[src/rtl/dqp_pkg.sv]
package dqp_pkg;

  // Packet geometry
  localparam int MAX_PACKET_BYTES = 512;
  localparam int HEADER_BYTES     = 12;
  localparam int MIN_PACKET_BYTES = 17;
  localparam int TAIL_BYTES       = 4;

  // Byte position counter saturates at its all-ones value
  localparam int          POS_W     = 10;
  localparam int          LEN_W     = POS_W + 1;
  localparam logic [POS_W-1:0] POS_LIMIT = '1;

  localparam logic [7:0] DOT_CHAR = 8'h2E;

  // Result queue geometry
  localparam int QDEPTH = 4;
  localparam int QPTR_W = 2;
  localparam int QCNT_W = 3;

  typedef enum logic [2:0] {
    PH_HEADER,
    PH_LENGTH,
    PH_LABEL,
    PH_TYPE_HI,
    PH_TYPE_LO,
    PH_TAIL
  } phase_t;

  typedef struct packed {
    logic        kind;
    logic [7:0]  name_char;
    logic [15:0] query_type;
    logic        query_valid;
    logic        last;
  } dqp_result_t;

  // Which of the two result slots a transaction fills
  typedef struct packed {
    logic char_vld;
    logic sum_vld;
  } dqp_push_t;

endpackage

[src/rtl/dqp_parser.sv]
module dqp_parser import dqp_pkg::*; (
  input  logic        clk,
  input  logic        rst_n,
  input  logic        accept,
  input  logic [7:0]  packet_byte,
  input  logic        end_of_packet,
  output dqp_push_t   push,
  output dqp_result_t char_res,
  output dqp_result_t sum_res
);

  logic [POS_W-1:0] pos_r, pos_nxt;
  phase_t           phase_r, phase_nxt;
  logic [7:0]       left_r, left_nxt;
  logic             started_r, started_nxt;
  logic [POS_W-1:0] name_end_r, name_end_nxt;
  logic [7:0]       type_hi_r, type_hi_nxt;
  logic [7:0]       type_lo_r, type_lo_nxt;
  logic             too_long_r, too_long_nxt;

  // Values after this byte's update, before the end-of-packet clear
  phase_t           phase_upd;
  logic [7:0]       left_upd;
  logic             started_upd;
  logic [POS_W-1:0] name_end_upd;
  logic [7:0]       type_hi_upd;
  logic [7:0]       type_lo_upd;
  logic             too_long_upd;
  logic             char_emit;
  logic [7:0]       char_val;

  logic             in_range;
  logic [LEN_W-1:0] len;
  logic [7:0]       left_dec;
  logic             len_ok;
  logic             phase_ok;
  logic             tail_ok;
  logic             pkt_ok;

  assign in_range = {1'b0, pos_r} < LEN_W'(MAX_PACKET_BYTES);
  assign len      = {1'b0, pos_r} + LEN_W'(1);
  assign left_dec = left_r - 8'd1;

  // Next state: walk header, labels and type bytes
  always_comb begin
    phase_upd    = phase_r;
    left_upd     = left_r;
    started_upd  = started_r;
    name_end_upd = name_end_r;
    type_hi_upd  = type_hi_r;
    type_lo_upd  = type_lo_r;
    too_long_upd = too_long_r |
                   ({1'b0, pos_r} >= LEN_W'(MAX_PACKET_BYTES - 1));
    char_emit    = 1'b0;
    char_val     = 8'h00;
    if (in_range) begin
      unique case (phase_r)
        PH_HEADER: begin
          if (pos_r >= POS_W'(HEADER_BYTES - 1)) phase_upd = PH_LENGTH;
        end
        PH_LENGTH: begin
          if (packet_byte == 8'h00) begin
            name_end_upd = (pos_r == POS_LIMIT) ? POS_LIMIT : pos_r + POS_W'(1);
            phase_upd    = PH_TYPE_HI;
          end else begin
            char_emit   = started_r;
            char_val    = DOT_CHAR;
            started_upd = 1'b1;
            left_upd    = packet_byte;
            phase_upd   = PH_LABEL;
          end
        end
        PH_LABEL: begin
          char_emit = 1'b1;
          char_val  = packet_byte;
          left_upd  = left_dec;
          if (left_dec == 8'h00) phase_upd = PH_LENGTH;
        end
        PH_TYPE_HI: begin
          type_hi_upd = packet_byte;
          phase_upd   = PH_TYPE_LO;
        end
        PH_TYPE_LO: begin
          type_lo_upd = packet_byte;
          phase_upd   = PH_TAIL;
        end
        default: begin
        end
      endcase
    end
  end

  // Summary checks on the updated state
  assign len_ok   = (len >= LEN_W'(MIN_PACKET_BYTES)) && (len < LEN_W'(MAX_PACKET_BYTES));
  assign phase_ok = (phase_upd == PH_TYPE_HI) || (phase_upd == PH_TYPE_LO) ||
                    (phase_upd == PH_TAIL);
  assign tail_ok  = ({2'b00, name_end_upd} + (LEN_W + 1)'(TAIL_BYTES)) <= {1'b0, len};
  assign pkt_ok   = !too_long_upd && len_ok && phase_ok && tail_ok;

  // Register updates: clear everything after the closing byte
  always_comb begin
    pos_nxt = (pos_r == POS_LIMIT) ? pos_r : pos_r + POS_W'(1);
    if (end_of_packet) begin
      pos_nxt      = '0;
      phase_nxt    = PH_HEADER;
      left_nxt     = '0;
      started_nxt  = 1'b0;
      name_end_nxt = '0;
      type_hi_nxt  = '0;
      type_lo_nxt  = '0;
      too_long_nxt = 1'b0;
    end else begin
      phase_nxt    = phase_upd;
      left_nxt     = left_upd;
      started_nxt  = started_upd;
      name_end_nxt = name_end_upd;
      type_hi_nxt  = type_hi_upd;
      type_lo_nxt  = type_lo_upd;
      too_long_nxt = too_long_upd;
    end
  end

  // Result outputs
  always_comb begin
    push.char_vld         = accept && char_emit;
    push.sum_vld          = accept && end_of_packet;
    char_res              = '0;
    char_res.name_char    = char_val;
    sum_res               = '0;
    sum_res.kind          = 1'b1;
    sum_res.query_valid   = pkt_ok;
    sum_res.last          = 1'b1;
    sum_res.query_type    = pkt_ok ? {type_hi_upd, type_lo_upd} : 16'h0000;
  end

  always_ff @(posedge clk) begin
    if (!rst_n) begin
      pos_r      <= '0;
      phase_r    <= PH_HEADER;
      left_r     <= '0;
      started_r  <= 1'b0;
      name_end_r <= '0;
      type_hi_r  <= '0;
      type_lo_r  <= '0;
      too_long_r <= 1'b0;
    end else if (accept) begin
      pos_r      <= pos_nxt;
      phase_r    <= phase_nxt;
      left_r     <= left_nxt;
      started_r  <= started_nxt;
      name_end_r <= name_end_nxt;
      type_hi_r  <= type_hi_nxt;
      type_lo_r  <= type_lo_nxt;
      too_long_r <= too_long_nxt;
    end
  end

endmodule

[src/rtl/dqp_out_fifo.sv]
module dqp_out_fifo import dqp_pkg::*; (
  input  logic              clk,
  input  logic              rst_n,
  input  dqp_push_t         push,
  input  dqp_result_t       char_res,
  input  dqp_result_t       sum_res,
  input  logic              pop,
  output logic              not_empty,
  output logic              room_for_two,
  output logic [QCNT_W-1:0] level,
  output dqp_result_t       head
);

  dqp_result_t       mem [QDEPTH];
  logic [QPTR_W-1:0] wr_ptr_r, wr_ptr_nxt;
  logic [QPTR_W-1:0] rd_ptr_r, rd_ptr_nxt;
  logic [QCNT_W-1:0] cnt_r, cnt_nxt;
  logic [QPTR_W-1:0] sum_addr;
  logic              do_pop;

  assign not_empty    = cnt_r != '0;
  assign room_for_two = cnt_r <= QCNT_W'(QDEPTH - 2);
  assign level        = cnt_r;
  assign head         = mem[rd_ptr_r];
  assign do_pop       = pop && not_empty;

  // Summary lands after the character when both arrive together
  assign sum_addr = push.char_vld ? wr_ptr_r + QPTR_W'(1) : wr_ptr_r;

  // Pointer and occupancy update
  always_comb begin
    wr_ptr_nxt = wr_ptr_r + QPTR_W'(push.char_vld) + QPTR_W'(push.sum_vld);
    rd_ptr_nxt = rd_ptr_r + QPTR_W'(do_pop);
    cnt_nxt    = cnt_r + QCNT_W'(push.char_vld) + QCNT_W'(push.sum_vld) -
                 QCNT_W'(do_pop);
  end

  always_ff @(posedge clk) begin
    if (push.char_vld) mem[wr_ptr_r] <= char_res;
    if (push.sum_vld)  mem[sum_addr] <= sum_res;
  end

  always_ff @(posedge clk) begin
    if (!rst_n) begin
      wr_ptr_r <= '0;
      rd_ptr_r <= '0;
      cnt_r    <= '0;
    end else begin
      wr_ptr_r <= wr_ptr_nxt;
      rd_ptr_r <= rd_ptr_nxt;
      cnt_r    <= cnt_nxt;
    end
  end

endmodule

[src/rtl/dns_question_parser.sv]
// Results are written into a result queue and show on out_ in order from its head.
// Throughput: one byte per cycle while in_stall is low; a byte yields at most two results
//   (character and summary), held in a four-entry result queue; in_stall rises while it holds three or more.
// Reset: synchronous, active low; clears the parse state and empties the result queue.
// The parse state returns to its reset value after every end-of-packet byte.
module dns_question_parser import dqp_pkg::*; (
  input  logic        clk,
  input  logic        rst_n,
  input  logic        in_valid,
  output logic        in_stall,
  input  logic [7:0]  in_packet_byte,
  input  logic        in_end_of_packet,
  output logic        out_valid,
  input  logic        out_stall,
  output logic        out_kind,
  output logic [7:0]  out_name_char,
  output logic [15:0] out_query_type,
  output logic        out_query_valid,
  output logic        out_last
);

  logic              in_accept;
  logic              room_for_two;
  logic [QCNT_W-1:0] q_level;
  dqp_push_t         push;
  dqp_result_t       char_res;
  dqp_result_t       sum_res;
  dqp_result_t       head;

  // Take a transaction only when the queue can absorb two results
  assign in_stall  = !room_for_two;
  assign in_accept = in_valid && !in_stall;

  dqp_parser u_parser (
    .clk           (clk),
    .rst_n         (rst_n),
    .accept        (in_accept),
    .packet_byte   (in_packet_byte),
    .end_of_packet (in_end_of_packet),
    .push          (push),
    .char_res      (char_res),
    .sum_res       (sum_res)
  );

  dqp_out_fifo u_out_fifo (
    .clk          (clk),
    .rst_n        (rst_n),
    .push         (push),
    .char_res     (char_res),
    .sum_res      (sum_res),
    .pop          (!out_stall),
    .not_empty    (out_valid),
    .room_for_two (room_for_two),
    .level        (q_level),
    .head         (head)
  );

  assign out_kind        = head.kind;
  assign out_name_char   = head.name_char;
  assign out_query_type  = head.query_type;
  assign out_query_valid = head.query_valid;
  assign out_last        = head.last;

`ifndef SYNTHESIS
  a_level_bound: assert property (@(posedge clk) disable iff (!rst_n)
    q_level <= QCNT_W'(QDEPTH))
    else $error("result queue overflow");

  a_eop_summary: assert property (@(posedge clk) disable iff (!rst_n)
    in_accept && in_end_of_packet |=> out_valid)
    else $error("no result queued after end of packet");

  a_reset_empty: assert property (@(posedge clk)
    !rst_n |=> !out_valid)
    else $error("result queue not empty after reset");
`endif

endmodule
[config.mk]
export PLATFORM = sky130hd
export DESIGN_NAME = dns_question_parser
export DESIGN_NICKNAME = d
export VERILOG_FILES = /design/src/rtl/dqp_pkg.sv /design/src/rtl/dqp_parser.sv /design/src/rtl/dqp_out_fifo.sv /design/src/rtl/dns_question_parser.sv
export SDC_FILE = /design/constraint.sdc
export NUM_CORES = 1
export LEC_CHECK = 0
export BUFFER_PORTS_ARGS = -buffer_cell sky130_fd_sc_hd__buf_2
export CAP_MARGIN = 40
export CORE_UTILIZATION = 65
export CTS_BUF_LIST = sky130_fd_sc_hd__clkbuf_8
export DETAILED_ROUTE_END_ITERATION = 16
export MAX_ROUTING_LAYER = met4
export PLACE_DENSITY = 0.84
export SLEW_MARGIN = 25
export SYNTH_ARGS = -nofsm -noshare
export SYNTH_HDL_FRONTEND = slang
export SYNTH_SLANG_ARGS = --single-unit
[constraint.sdc]
create_clock -name clk -period 8 [get_ports clk]
set_input_delay 0.8 -clock clk [delete_from_list [all_inputs] [get_ports clk]]
set_output_delay 0.8 -clock clk [all_outputs]
set_load 0.005 [all_outputs]
# Yosys cells after proc, flatten, opt, wreduce, memory -nomap -nowiden
# Memories as Yosys holds them, arrays and structs flattened. A register that Yosys moved wholly into a read port is not among the register bits.
# Index checks and enable logic that the tools add are counted.
[word_totals]
ram_bits = 108
word_cells = 106
output_inout_bits = 29
mem_count = 1
reg_bits = 56
[memory_table]
columns = ["name", "words", "word_bits", "read_ports", "rd_clocked_by_memory_dff", "wr", "line_no", "text"]
rows = [
  ["u_out_fifo.mem", 4, 27, 1, 1, 2, "dqp_out_fifo.sv:14", "dqp_result_t mem [QDEPTH];"],
]
[classes]
n_addsub = 11
bitwise_logic = 1
reduce_logical = 23
n_eq_ne = 11
magnitude_cmp = 7
mux = 41
[op_table]
columns = ["operator", "n"]
rows = [
  ["2-to-1 mux 8 bit", 10],
  ["2-to-1 mux 10 bit", 7],
  ["case mux 8 bit (2 select lines)", 2],
  ["logical NOT 8 bit", 2],
  ["2-to-1 mux 16 bit", 1],
  ["case mux 3 bit (5 select lines)", 1],
  ["<= comparator 12 x 11 -> 1 bit", 1],
  ["2-to-1 mux 1 bit", 12],
  ["2-to-1 mux 3 bit", 4],
  ["adder 10 x 1 -> 11 bit (second input constant)", 1],
  ["adder 10 x 3 -> 11 bit (second input constant)", 1],
  ["greater-or-equal comparator 11 x 5 -> 1 bit (second input constant)", 1],
  ["less-than comparator 11 x 10 -> 1 bit (second input constant)", 1],
  ["adder 10 x 1 -> 10 bit (second input constant)", 1],
  ["equality test 10 bit (second input constant)", 1],
  ["greater-or-equal comparator 10 x 4 -> 1 bit (second input constant)", 1],
  ["greater-or-equal comparator 10 x 9 -> 1 bit (second input constant)", 1],
  ["less-than comparator 10 bit (second input constant)", 1],
  ["equality test 3 x 2 -> 1 bit (second input constant)", 3],
  ["equality test 3 bit (second input constant)", 3],
  ["logical AND 1 bit", 8],
  ["AND reduction 4 bit", 2],
  ["subtractor 8 x 1 -> 8 bit (second input constant)", 1],
  ["adder 2 x 1 -> 2 bit", 3],
  ["17 further kinds", 25],
]

# Longest topological paths before layout
[logic_depth]
depth_word = 11
mapped_depth = 19

# Cells and area by module
# From an unflattened synthesis, not the netlist that was laid out.
[unflattened]
cells_unflattened = 834
hier_area_um2 = 9854.5
[by_module_without_submodules]
columns = ["module", "cells_per_inst", "seq_area_each_um2", "instances", "area_each_um2"]
rows = [
  ["dqp_out_fifo", 316, 3383.2, 1, 5803.1],
  ["dqp_parser", 515, 980.9, 1, 4037.6],
  ["dns_question_parser", 3, 0.0, 1, 13.8],
]

# Worst setup path after synthesis
# No wires, ideal clock.
[synth_path]
path_kind = "input port to flip-flop"
start = "input port in_packet_byte[1]"
end = "memory u_out_fifo.mem[0][10] (netlist name), data pin"
setup_slack_ps = 3058
t_required_ps = 7712
arrival_ps = 4654
n_path_buf = 3
stages = 15
setup_ps = 288
cell_sequence = "nor4_1 > and3_1 > buf_2 > mux2_2 > a211oi_1 > nand4_1 > xor2_1 > ha_1 > nand3_1 > a211o_1 > a31o_2 > o211ai_1 > clkbuf_1 > clkbuf_1 > a2111oi_2"
[synth_rtl]
columns = ["element", "line_no", "text"]
rows = [
  ["start: declaration", "dns_question_parser.sv:11", "input logic [7:0] in_packet_byte,"],
  ["end: declaration", "dqp_out_fifo.sv:14", ""],
]

==> run_results.csv <==
group,metric,value,unit
clock_tree,cts_root_buffer,"clkbuf_8",
floorplan,core_area,13200,sq um
power,vdd.ir_drop.worst,0.266,mV
clock_tree,htreeDepth,4,
critical_path,critical-path-slowest-cell,"nor4_1",
synthesis,synthFlopType,"dfxtp_1",
critical_path,path_cells,"buf_2, nor4_1, and3_1, mux2_2, a211oi_1, nand4_1, xor2_1, ha_1, nand3_1, a211o_1, a31o_2, o211ai_1, buf_4, a2111oi_1",
synthesis,syn_area,8750,sq um
floorplan,rows,42,
finish,final_cell_mix,"dfxtp_1, nand2_1, edfxtp_1, nor2_1, a21oi_1",
outcome,run_status,"complete, no violations",
critical_path,crit_path_end_kind,"register",
power,power.density,209,nW/um^2
hold_path,min-delay-path-class,"reg -> reg",
finish,n_fill_cell,940,
finish,area_delta_synth_final,8.04,%
timing,fin_tns_setup,0,ns
power,power.leakage,2.90,nW
timing,rsz0062_at_grt,"no",
critical_path,worstPathMaxFanout,68,
placement,gp_congestion,0.923,
placement,io_buffers,41,
power,p_switching,0.572,mW
drt,wl_per_cell,20.3,microns
clock_tree,ctsHoldBuffers,0,
hold_path,hold_path_depth,2,
finish,design.final.nets,882,
timing,maxSlewViolCount,0,
job,drv_cap,0,
timing,slew_headroom,0.421,
timing,skew,0.0127,ns
clock_tree,cts_resized,0,
synthesis,synthTopCellsByArea,"edfxtp_1, dfxtp_1, mux4_2",
finish,layout_commonest_cell,"dfxtp_1",
synthesis,synth_fa_ha_area_frac,0.0412,
floorplan,dieHeight,118,microns
finish,seqCellArea,3880,sq um
timing,hold_violations,0,
synthesis,post-synth-top-area-fraction,0.233,
finish,drive_above_1_share,0.165,
drt,drc,0,
timing,period_needed,5.06,ns
placement,dp_hpwl,13500,microns
synthesis,synth_xor_area_frac,0.0210,
global_routing,antenna_found_initial,0,
finish,multi_input_comb_area,4480,sq um
clock_tree,insertion_delay,0.46,ns
synthesis,ys_types,68,
global_routing,track_usage,0.317,
clock_tree,clock_sink_count,160,
clock_tree,cts_tree,"built",
drt,viasPerCell,6.74,
global_routing,grt_pass1_vias,6719,
clock_tree,cts_buffers,17,
drt,final_antenna_net_count,0,
critical_path,worst_setup_path_start_kind,"input port",
drt,num_vias,6952,
power,p_total,1.97,mW
floorplan,start_util,0.663,
synthesis,synth-compound-area-share,0.194,
clock_tree,cts.path.max_buffers,2,
clock_tree,post_cts_buffers,0,
floorplan,pin_count,42,
synthesis,syn_area_per_cell,10.4,sq um
timing,max_clock_freq,198,MHz
power,p_sw_frac,0.290,
synthesis,synth_fp_nets,884,
drt,drtIter0Drc,675,
power,p_int,1.40,mW
synthesis,synth_edf_count,68,
clock_tree,clk_pin_slew,0.09,ns
floorplan,die-width,118,microns
synthesis,synth_top_family_by_area,"compound AO/OA/AOI/OAI gates",
synthesis,async_flop_share,0,
global_routing,grt_first_pass_wirelength,33600,microns
synthesis,synthMuxAreaShare,0.0925,
critical_path,crit_type,"in -> reg",
power,clock_power_share,0.335,
synthesis,yosysSeqAreaShare,0.444,
drt,first_pass_iters,6,
synthesis,synthCells,844,
critical_path,arrival,5.22,ns
power,p_comb_frac,0.196,
synthesis,ys_ff_latch,160,
timing,post-route-period-util,0.632,
synthesis,synth-simple-area-share,0.161,
finish,insertedDiodeCount,0,
synthesis,yosys.area.top_type,"edfxtp_1",
global_routing,grt_max_degree,69,
critical_path,critical_path_required,8.17,ns
floorplan,die-area,13900,sq um
timing,worstMarginPinSlew,0.867,ns
critical_path,r2r_cells,14,
drt,wirelength,20900,microns
global_routing,overflow,0,
power,power_frac_seq,0.469,
critical_path,cpPeakStageDelay,0.74,ns
timing,setup_viol,0,
synthesis,yosysWarningCount,0,
power groups by stage:
stage	clock [mW]	combinational, mW	sequential, mW
floorplan	0	0.286	0.913
detailed placement	0	0.383	0.946
global placement	0	0.348	0.952
global route	0.698	0.421	0.932
CTS	0.666	0.385	0.927
finish	0.662	0.386	0.926
sequential cells by signal (all words and copies together), names as in the netlist:
| signal | flops |
|---|---|
| u_out_fifo.level | 3 |
| u_out_fifo.mem | 104 |
| u_out_fifo.rd_ptr_r | 2 |
| u_out_fifo.wr_ptr_r | 2 |
| u_parser.left_r | 8 |
| u_parser.name_end_r | 10 |
| u_parser.phase_r | 3 |
| u_parser.pos_r | 10 |
| u_parser.started_r | 1 |
| u_parser.too_long_r | 1 |
| u_parser.type_hi_r | 8 |
| u_parser.type_lo_r | 8 |
layout make-up:
cell class / count / share of cell area
sequential: 160 / 0.411
tap: 176 / 0.0233
clock inverter: 15 / 0.0218
multi-input combinational: 588 / 0.474
inverter: 21 / 0.00834
clock buffer: 17 / 0.0248
timing repair buffer: 54 / 0.0363
worst max-delay path: cells and delay by family:
family	cells	cell delay, ns
buf+inv	2	0.83
compound gates	5	1.18
fa+ha+maj	1	0.31
xor+xnor	1	0.18
mux	1	0.43
simple gates	4	1.48
final timing paths:
kind / from / to / slack [ns]
setup / recovery: in_packet_byte[4] / u_out_fifo.mem[3][16] / 2.94
hold reg to reg: u_out_fifo.mem[2][0] / u_out_fifo.mem[2][0] / 0.45
setup reg to reg: u_parser.pos_r[9] / u_out_fifo.mem[3][16] / 3.03
hold / removal: u_out_fifo.mem[2][0] / u_out_fifo.mem[2][0] / 0.45
per-stage QoR:
stage | setup slack (ns) | instances | area, sq um | util | hold WS, ns
2_1_floorplan | 3.06 | 844 | 8750 | - | 0.418
3_3_place_gp | 2.82 | 991 | 8900 | 0.675 | 0.431
3_5_place_dp | 2.59 | 993 | 8950 | 0.678 | 0.440
4_1_cts | 2.88 | 1025 | 9390 | 0.712 | 0.449
5_1_grt | 2.73 | 1031 | 9450 | 0.717 | 0.464
6_report | 2.94 | 1031 | 9450 | 0.717 | 0.449
kinds of logic after synthesis:
kind of cell	count (synthesis)
flip-flops	160
AND/OR/NAND/NOR	278
buffers and inverters	96
AO/OA/AOI/OAI	214
adder cells (fa/ha/maj)	27
multiplexers	48
XOR/XNOR	21
synthesized netlist by cell type (20+ instances only):
| library cell | n |
|---|---|
| clkbuf_1 | 50 |
| ha_1 | 24 |
| and2_1 | 20 |
| nor2b_1 | 36 |
| a21oi_1 | 53 |
| nor2_1 | 55 |
| nor3_1 | 31 |
| inv_1 | 21 |
| dfxtp_1 | 92 |
| nand2_1 | 77 |
| a2111oi_1 | 48 |
| a211oi_1 | 24 |
| edfxtp_1 | 68 |
| mux4_2 | 26 |
routing by layer:
metal | part of all wire | GRT usage | vias to the layer above
li1 | - | - | 3187
met1 | 0.42 | 0.399 | 3389
met2 | 0.49 | 0.499 | 322
met3 | 0.063 | 0.0669 | 54
met4 | 0.023 | 0.130 | 0
met5 | 0 | - | -
Power figures use the tool's default switching activity.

### WHAT THE TASK REQUIRES
Repeat exactly the lines of the data from the first one through the line with "its all-ones value", both of them included.

### EXERCISE RESULT
[src/rtl/dqp_pkg.sv]
package dqp_pkg;

  // Packet geometry
  localparam int MAX_PACKET_BYTES = 512;
  localparam int HEADER_BYTES     = 12;
  localparam int MIN_PACKET_BYTES = 17;
  localparam int TAIL_BYTES       = 4;

  // Byte position counter saturates at its all-ones value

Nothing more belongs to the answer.